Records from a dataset
--- src/rtl/scramble_count10.sv ---
module scramble_count10 #(
  parameter logic [3:0] INIT = 4'd0
) (
  input  logic       clk,
  input  logic       rst,
  input  logic       en,
  output logic       q1,
  output logic       q2,
  output logic       q3,
  output logic       q4,
  output logic [3:0] value
);

  logic [3:0] st;
  logic [3:0] nxt;

  always_comb begin
    case (st)
      4'd0:    nxt = 4'd7;
      4'd7:    nxt = 4'd6;
      4'd6:    nxt = 4'd13;
      4'd13:   nxt = 4'd12;
      4'd12:   nxt = 4'd5;
      4'd5:    nxt = 4'd4;
      4'd4:    nxt = 4'd3;
      4'd3:    nxt = 4'd2;
      4'd2:    nxt = 4'd1;
      4'd1:    nxt = 4'd0;
      default: nxt = 4'd0;
    endcase
  end

  always_ff @(posedge clk) begin
    if (rst)     st <= INIT;
    else if (en) st <= nxt;
  end

  assign q1    = st[0];
  assign q2    = st[1];
  assign q3    = st[2];
  assign q4    = st[3];
  assign value = {q4, q3, q2, q1};

endmodule

--- config.mk ---
export PLATFORM = sky130hd
export DESIGN_NAME = scramble_count10
export DESIGN_NICKNAME = d
export VERILOG_FILES = /design/src/rtl/scramble_count10.sv
export SDC_FILE = /design/constraint.sdc
export NUM_CORES = 1
export LEC_CHECK = 0
export BUFFER_PORTS_ARGS = -buffer_cell sky130_fd_sc_hd__buf_2
export CAP_MARGIN = 20
export CELL_PAD_IN_SITES_DETAIL_PLACEMENT = 2
export CELL_PAD_IN_SITES_GLOBAL_PLACEMENT = 2
export CORE_AREA = 4 4 41 43
export CTS_CLUSTER_DIAMETER = 30
export DETAILED_ROUTE_END_ITERATION = 16
export DIE_AREA = 0 0 45 47
export PLACE_DENSITY = 0.7
export SYNTH_ARGS = -nofsm -noshare
export SYNTH_HDL_FRONTEND = slang
export SYNTH_SLANG_ARGS = --single-unit
--- constraint.sdc ---
create_clock -name clk -period 3.81 [get_ports clk]
set_clock_uncertainty 0.15 [all_clocks]
set_input_delay 0 -clock clk [delete_from_list [all_inputs] [get_ports clk]]
set_output_delay 0 -clock clk [all_outputs]
set_load 0.02 [all_outputs]
==> qor.yml <==
viasPerCell: 4.649
place_inst: 52
first_pass_iters: 2
hold_viol_final: 0
rsz0062_at_grt: "no"
syn_nets: 38
cpPeakStageDelay_ns: 0.57
yosys-top-cells-count: "buf_4, dfxtp_1, ha_1"
outcome: "completed"
layout.cells.non_filler: 57
period_needed_ns: 1.920
routed_wl_um: 702
drive_gt1_frac: 0.3810
ant_nets: 0
cp_max_fo: 6
synth_seq_area_share: 0.2807
dieHeight_um: 47
cts.clk_slew.worst_paths_ns: 0.04
clk_path_buf_depth: 2
tightest_slew_ns: 0.2589
synth_top_family_by_area: "simple AND/OR/NAND/NOR gates"
dieArea_um2: 2115
cp-end-kind: "flip-flop"
grt_max_degree: 9
num-nets-final: 51
required_ns: 3.83
cts_setup_buffers: 0
powerDensity_nw_per_um2: 394.7
clock-sinks: 4
core_area_um2: 1301
gp_congestion: 0.6874
antenna_found_initial: 0
yosys.area_share.xor_xnor: 0
vias: 265
drc_errors: 0
cp_cell_sequence: "inv_1 > ha_1 > nand2_1 > o21ai_0 > a211oi_1 > dlygate4sd3_1"
muxShareOfSynthArea: 0
grt_first_pass_wirelength_mm: 1.138
grt_pass1_vias: 275
maxCapViolCount: 0
worstSkewPairLatency_ns: 0.23
drv_slew: 0
cp.arrival_ns: 1.94
cts_resized: 0
syn_inst: 31
fp.dieW_um: 45
synth-simple-area-share: 0.2193
yosys.area_share.adder: 0.1754
ir_drop_v: 0.0001935
synth-edff-count: 0
num_io_pins: 11
hpwl_um: 545.2
post-route-util: 0.2817
yosysTopAreaCellShare: 0.2807
drtIter0Drc: 2
grt.overflow.total: 0
avgSynthCellArea_um2: 9.202
fin_crit_sh: 0.5038
htreeDepth: 1
clock.fmax_ghz: 0.5209
start_util: 0.2192
fillerInstances: 162
cts_buffers: 3
syn2layout_area_growth_pct: 28.51
root_buffer: "clkbuf_4"
n_antenna_cell: 0
slowest_stage: "dlygate4sd3_1"
setup-violations-final: 0
startpoint_type: "flip-flop"
synth_area_um2: 285.3
worst_hold_path_type: "input port to flip-flop"
synthArstFlopShare: 0
setup_tns_ns: 0
synth_ff_type: "dfxtp_1"
hold_buffers: 2
synth.ff_latch_count: 4
slew_headroom: 0.8250
wl_per_cell_um: 12.32
rows: 13
tritoncts: "built"
largest_reg_flops: 4
synthTopCellsByArea: "dfxtp_1, ha_1, buf_4"
power.leakage_nw: 0.1798
portBuffers: 10
critical_path_class: "flip-flop to flip-flop"
synth_compound_area_frac: 0.1798
synth_cell_types: 17
grtUsageTotal: 0.08129
yosysWarnings: 0
synth_top_area_cell: "dfxtp_1"
File: config.mk
export PLATFORM = sky130hd
export DESIGN_NAME = vot_pcmc_ctrl
export DESIGN_NICKNAME = d
export VERILOG_FILES = /design/src/rtl/vot_pcmc_pkg.sv /design/src/rtl/vot_peak_cmp.sv /design/src/rtl/vot_toff_update.sv /design/src/rtl/vot_pcmc_ctrl.sv
export SDC_FILE = /design/constraint.sdc
export NUM_CORES = 1
export LEC_CHECK = 0
export ABC_AREA = 1
export BUFFER_PORTS_ARGS = -buffer_cell sky130_fd_sc_hd__clkbuf_2
export CAP_MARGIN = 40
export CORE_MARGIN = 4
export CORE_UTILIZATION = 60
export DETAILED_ROUTE_END_ITERATION = 10
export PLACE_DENSITY = 0.82
export REMOVE_ABC_BUFFERS = 1
export SYNTH_ARGS = -nofsm -noshare
export SYNTH_HDL_FRONTEND = slang
export SYNTH_HIERARCHICAL = 1
export SYNTH_SLANG_ARGS = --single-unit
export TNS_END_PERCENT = 100
File: constraint.sdc
create_clock -name clk -period 6.4 [get_ports clk]
set_input_delay 0.64 -clock clk [delete_from_list [all_inputs] [get_ports clk]]
set_output_delay 0.64 -clock clk [all_outputs]
set_load 0.01 [all_outputs]
File: src/rtl/vot_pcmc_pkg.sv
package vot_pcmc_pkg;
    typedef enum logic [1:0] {
        ST_DIS = 2'd0,
        ST_ON  = 2'd1,
        ST_OFF = 2'd2
    } vot_state_e;
endpackage

File: src/rtl/vot_peak_cmp.sv
module vot_peak_cmp #(
    parameter int IW = 12
) (
    input  logic          valid,
    input  logic [IW-1:0] sense,
    input  logic [IW-1:0] peak,
    output logic          trip
);
    always_comb begin
        trip = valid && (sense >= peak);
    end
endmodule

File: src/rtl/vot_toff_update.sv
module vot_toff_update #(
    parameter int IW     = 12,
    parameter int TW     = 16,
    parameter int KW     = 8,
    parameter int KSHIFT = 4
) (
    input  logic [TW-1:0] toff_prev,
    input  logic [IW-1:0] valley,
    input  logic [IW-1:0] peak,
    input  logic [IW-1:0] mean,
    input  logic [KW-1:0] gain,
    input  logic [TW-1:0] toff_min,
    input  logic [TW-1:0] toff_max,
    output logic [TW-1:0] toff_next
);
    localparam int AW = IW + 2;
    localparam int PW = AW + KW + 1;
    localparam int SW = ((PW > TW) ? PW : TW) + 2;

    logic [IW:0]            mid_sum;
    logic [IW-1:0]          mid;
    logic signed [AW-1:0]   err;
    logic signed [PW-1:0]   err_x;
    logic signed [PW-1:0]   gain_x;
    logic signed [PW-1:0]   prod;
    logic signed [PW-1:0]   step;
    logic signed [SW-1:0]   cand;
    logic signed [SW-1:0]   lim_hi;
    logic signed [SW-1:0]   lim_lo;
    logic signed [SW-1:0]   clamped;

    always_comb begin
        mid_sum = {1'b0, peak} + {1'b0, valley};
        mid     = IW'(mid_sum >> 1);
        err     = $signed({2'b00, mid}) - $signed({2'b00, mean});
        err_x   = PW'(err);
        gain_x  = $signed(PW'({1'b0, gain}));
        prod    = err_x * gain_x;
        step    = prod >>> KSHIFT;
        cand    = SW'(step) + $signed(SW'({1'b0, toff_prev}));
        lim_hi  = $signed(SW'({1'b0, toff_max}));
        lim_lo  = $signed(SW'({1'b0, toff_min}));
        clamped = (cand > lim_hi) ? lim_hi : cand;
        clamped = (clamped < lim_lo) ? lim_lo : clamped;
        toff_next = TW'(clamped);
    end
endmodule

File: src/rtl/vot_pcmc_ctrl.sv
module vot_pcmc_ctrl
    import vot_pcmc_pkg::*;
#(
    parameter int IW     = 12,
    parameter int TW     = 16,
    parameter int KW     = 8,
    parameter int KSHIFT = 4
) (
    input  logic          clk,
    input  logic          rst_n,
    input  logic          en,
    input  logic          sample_valid,
    input  logic [IW-1:0] i_sense,
    input  logic [IW-1:0] i_peak,
    input  logic [IW-1:0] i_mean,
    input  logic [KW-1:0] gain,
    input  logic [TW-1:0] toff_init,
    input  logic [TW-1:0] toff_min,
    input  logic [TW-1:0] toff_max,
    output logic          gate_on,
    output logic          upd_valid,
    output logic [TW-1:0] toff_cur,
    output logic [IW-1:0] valley_q
);
    localparam int CW = TW + 1;

    typedef struct packed {
        vot_state_e    st;
        logic          gate;
        logic          upd;
        logic          need_valley;
        logic          skip_upd;
        logic [TW-1:0] cnt;
        logic [TW-1:0] toff;
        logic [IW-1:0] valley;
    } ctl_t;

    ctl_t          q, d;
    logic          trip;
    logic [TW-1:0] toff_new;
    logic          off_done;

    vot_peak_cmp #(.IW(IW)) u_cmp (
        .valid (sample_valid),
        .sense (i_sense),
        .peak  (i_peak),
        .trip  (trip)
    );

    vot_toff_update #(.IW(IW), .TW(TW), .KW(KW), .KSHIFT(KSHIFT)) u_upd (
        .toff_prev (q.toff),
        .valley    (i_sense),
        .peak      (i_peak),
        .mean      (i_mean),
        .gain      (gain),
        .toff_min  (toff_min),
        .toff_max  (toff_max),
        .toff_next (toff_new)
    );

    always_comb begin
        off_done = (CW'(q.cnt) + CW'(1)) >= CW'(q.toff);
    end

    always_comb begin
        d     = q;
        d.upd = 1'b0;
        if (!en) begin
            d.st          = ST_DIS;
            d.gate        = 1'b0;
            d.cnt         = '0;
            d.toff        = toff_init;
            d.need_valley = 1'b0;
            d.skip_upd    = 1'b1;
        end else begin
            unique case (q.st)
                ST_DIS: begin
                    d.st          = ST_ON;
                    d.gate        = 1'b1;
                    d.need_valley = 1'b1;
                    d.skip_upd    = 1'b1;
                end
                ST_ON: begin
                    if (sample_valid && q.need_valley) begin
                        d.valley      = i_sense;
                        d.need_valley = 1'b0;
                        d.skip_upd    = 1'b0;
                        if (!q.skip_upd) begin
                            d.toff = toff_new;
                            d.upd  = 1'b1;
                        end
                    end
                    if (trip) begin
                        d.st   = ST_OFF;
                        d.gate = 1'b0;
                        d.cnt  = '0;
                    end
                end
                ST_OFF: begin
                    if (off_done) begin
                        d.st          = ST_ON;
                        d.gate        = 1'b1;
                        d.need_valley = 1'b1;
                    end else begin
                        d.cnt = q.cnt + TW'(1);
                    end
                end
                default: begin
                    d.st   = ST_DIS;
                    d.gate = 1'b0;
                end
            endcase
        end
    end

    always_ff @(posedge clk or negedge rst_n) begin
        if (!rst_n) begin
            q <= '0;
        end else begin
            q <= d;
        end
    end

    assign gate_on   = q.gate;
    assign upd_valid = q.upd;
    assign toff_cur  = q.toff;
    assign valley_q  = q.valley;
endmodule

==> metrics.md <==
| Metric | Value |
|---|---|
| Outcome | `finished with violations` |
| Failing checks | `setup timing` |
| Vias/cell | `5.896` |
| PnR worst setup slack | `-5427 ps` |
| R2R Setup Slk | `slightly above 500 ps` |
| Die Wd | `140.3 um` |
| Latest clock arrival within the worst-skew pair | `roughly 300 ps` |
| Antenna-violating nets left | `0` |
| Worst path most repeated cell | `nand2_1` |
| Worst Path Max Fanout | `11` |
| Die Span Y | `roughly 140 um` |
| CORE AREA | `between 15000 and 20000 um^2` |
| Fin Clk Skew | `~11 ps` |
| Final Max Slew Viols | `0` |
| Synth unique cells | `54` |
| Final net count | `~2100` |
| GRT Residual Overflow | `0` |
| Slew @ Worst Pin | `between 600 and 700 ps` |
| Post-synth top area share | `around 17%` |
| Required time of the worst setup path | `around 6600 ps` |
| Fmax | `84.55 MHz` |
| Most frequent cells in the layout | `291 x inv_1, 288 x nand2_1, 261 x buf_4` |
| Io pins | `126` |
| Routed Wire Length | `~40000 um` |
| Post-synth ARST share | `100.0%` |
| Area leader, netlist | `ha_1` |
| CP delay by family, top | `adder cells` |
| Buffers & Inverters on Critical Path | `13` |
| Remaining DRCs | `0` |
| Register-to-Register Path Depth | `33` |
| Type of origin of the critical path | `input pin` |
| Reg-to-Reg Start | `toff_cur[0]` |
| Hold/Removal Path Class | `input pin to async pin` |
| Initial DRC Count | `between 1500 and 2000` |
| Most common cell after layout, fill and taps aside | `inv_1` |
| Synth top area cells | `ha_1 17%, fa_1 17%, dfrtp_1 12%` |
| Cells after synthesis | `~1500` |
| Syn avg cell area | `7.140 um^2` |
| Initial antenna violation count | `0` |
| Warnings, synthesis | `6` |
| CTS max path bufs | `2` |
| First-pass GRT wire length | `55960 um` |
| Initial cell density of the core | `between 60% and 70%` |
| Worst r2r dst | `toff_cur[9]` |
| Dpl hpwl | `24620 um` |
| Max-cap violation count | `0` |
| Vias | `around 12000` |
| Placement Rows | `between 40 and 50` |
| Total CTS buffers | `5` |
| Util after Layout | `83.46%` |
| Vias in the first global route | `11877` |
| Synthesized area | `approximately 10000 um^2` |
| Drt wl/cell | `19.60 um` |
| Endpoints failing setup | `16` |
| Max stage delay on crit path | `580 ps` |
| Slowest CP cell | `fa_1` |
| CTS Hold Bufs | `0` |
| H-tree Lvls | `2` |
| Diodes inserted | `0` |
| Root Driver | `clkbuf_16` |
| Pin count of the biggest net entering global routing | `50` |
| Synthesis-to-finish area growth | `37.08%` |
| Register bit total from synthesis | `49` |
| Fin crit share | `184.8%` |
| Relative slew slack | `56.31%` |
| GPL Wtd Cong | `0.9470` |
| Sequential area share after synthesis | `between 10% and 20%` |
| Fin crit period | `11830 ps` |
| Share of layout cells above drive strength 1 | `35.44%` |
| CP Class | `input pin to flop` |
| Clock sink count | `slightly below 50` |
| RSZ-0062 raised after global routing | `true` |
| Die area | `about 20000 um^2` |
| Final hold violations | `0` |
| Drt first pass iters | `8` |
| Commonest register cell after synthesis | `dfrtp_1` |
| CP Capture Type | `flop` |
| CTS tree | `built` |
| CTS clk-pin slew, worst paths | `around 80 ps` |
| PortBufs | `around 130` |
| Worst Path Arrival | `12040 ps` |
| GRT Overall Usage | `34.45%` |
| EDFF count, synth | `0` |
## area by class of cell
class	count	area (um^2)
fill	930	2850
clock buffer	5	125.1
multi-input combinational	1052	8781
tap	225	281.5
sequential	49	1226
timing repair buffer	394	2729
inverter	320	1217
clock inverter	3	26.28
## registers in the layout, summed over array words and instances, names as in the netlist
name       flops
valley_q      12
q             20
toff_cur      16
upd_valid      1
## worst register-to-register path, delay by kind of cell, from the launching register on
kind / cells / cell delay (ps)
AOI/OAI and AO/OA: 7 / 1280
buffers and inverters: 2 / 320
and+or+nand+nor: 19 / 2130
adders and majority gates: 4 / 1360
DFF: 1 / 500
xor gates and xnor gates: 1 / 190
## repair_timing
item                       4_1_cts  5_1_grt
setup buffers                   43       12
cloned                           3        0
pin swaps                       99      112
setup endpoints to repair       16       16
gates resized for setup        129      116
## logic make-up (layout without fill, tap and decap cells)
| group | Yosys count | after routing | synth area share [%] |
|---|---|---|---|
| simple gates | 592 | 594 | 25.06 |
| buf+inv | 371 | 722 | 14.93 |
| fa+ha+maj | 229 | 229 | 33.52 |
| compound gates | 165 | 165 | 9.108 |
| xor+xnor | 52 | 52 | 4.411 |
| flops | 49 | 49 | 11.68 |
| mux | 12 | 12 | 1.288 |
## routing by layer
layer / wire (um) / track usage, % / vias to the layer above
met5: 0 / 0 / -
met4: 3326 / 14.84 / 0
met3: 3790 / 4.370 / 358
met2: 19120 / 61.29 / 834
met1: 13900 / 41.82 / 5637
li1: - / - / 5246
## through the flow
step                worst slack, ps  hold slack, ps  cell area [um^2]  TNS [ps]  std cells
floorplan                     -4273           344.4             10140    -68300       1419
global placement              -5041           454.2             12650    -79660       1981
detailed placement            -5379           457.6             12660    -85350       1982
CTS                           -4268           470.5             13780    -67930       2036
global route                  -5671           496.6             14390    -89460       2048
finish                        -5427           465.3             14390    -86220       2048
## synth_stat cells, types with 3 or more instances
cell	count
nand2_1	321
inv_1	309
ha_1	142
nor2_1	114
fa_1	87
a21oi_1	80
nand3_1	70
dfrtp_1	49
o21ai_0	34
xor2_1	33
nand2_2	31
buf_4	29
xnor2_1	18
a22oi_1	16
clkbuf_1	15
mux2_1	9
or2_2	9
nand4_1	8
o21bai_1	8
a31oi_1	7
inv_2	6
nand2_4	5
nand3b_1	5
nor3_1	5
a21o_1	4
a21oi_2	4
clkinv_1	4
nand3_2	4
nor2_2	4
nor4_1	4
buf_2	3
mux2_2	3
## how the worst max path moves through the flow
stage,from,to,slack [ps],depth (start not counted)
final,i_peak[1],toff_cur[9],-5430,66
after global placement,i_peak[1],toff_cur[15],-5040,65
after global routing,i_sense[2],toff_cur[14],-5670,69
after detailed placement,i_sense[2],toff_cur[8],-5380,67
after CTS,i_sense[2],toff_cur[6],-4270,69
after floorplan,i_peak[1],toff_cur[0],-4270,66
Power is left out: the tool's default activity adds up to more than one toggle a clock period on the data nets, which glitch-free logic cannot reach.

EXERCISE GOAL.
In the entries above, find the line with "cpPeakStageDelay_ns: 0.57" and the line with "drc_errors: 0", then set down exactly those two and every line between them, nothing else.

ANSWER.
cpPeakStageDelay_ns: 0.57
yosys-top-cells-count: "buf_4, dfxtp_1, ha_1"
outcome: "completed"
layout.cells.non_filler: 57
period_needed_ns: 1.920
routed_wl_um: 702
drive_gt1_frac: 0.3810
ant_nets: 0
cp_max_fo: 6
synth_seq_area_share: 0.2807
dieHeight_um: 47
cts.clk_slew.worst_paths_ns: 0.04
clk_path_buf_depth: 2
tightest_slew_ns: 0.2589
synth_top_family_by_area: "simple AND/OR/NAND/NOR gates"
dieArea_um2: 2115
cp-end-kind: "flip-flop"
grt_max_degree: 9
num-nets-final: 51
required_ns: 3.83
cts_setup_buffers: 0
powerDensity_nw_per_um2: 394.7
clock-sinks: 4
core_area_um2: 1301
gp_congestion: 0.6874
antenna_found_initial: 0
yosys.area_share.xor_xnor: 0
vias: 265
drc_errors: 0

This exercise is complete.